▸ WORK ORDER: Say how many lines of these entries include the word "layout", and answer with the number alone.

Stored data:

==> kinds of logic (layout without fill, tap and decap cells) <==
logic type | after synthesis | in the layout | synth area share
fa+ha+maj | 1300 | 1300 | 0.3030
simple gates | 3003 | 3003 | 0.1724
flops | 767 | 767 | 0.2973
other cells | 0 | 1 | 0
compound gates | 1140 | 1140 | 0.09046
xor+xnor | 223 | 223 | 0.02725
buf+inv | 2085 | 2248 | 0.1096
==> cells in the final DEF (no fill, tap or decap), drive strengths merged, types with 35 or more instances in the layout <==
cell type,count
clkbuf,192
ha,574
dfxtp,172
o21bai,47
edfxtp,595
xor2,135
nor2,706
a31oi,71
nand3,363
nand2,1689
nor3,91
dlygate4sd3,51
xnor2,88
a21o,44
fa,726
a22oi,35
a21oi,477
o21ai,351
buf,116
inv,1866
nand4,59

▸ ANSWER AREA: 3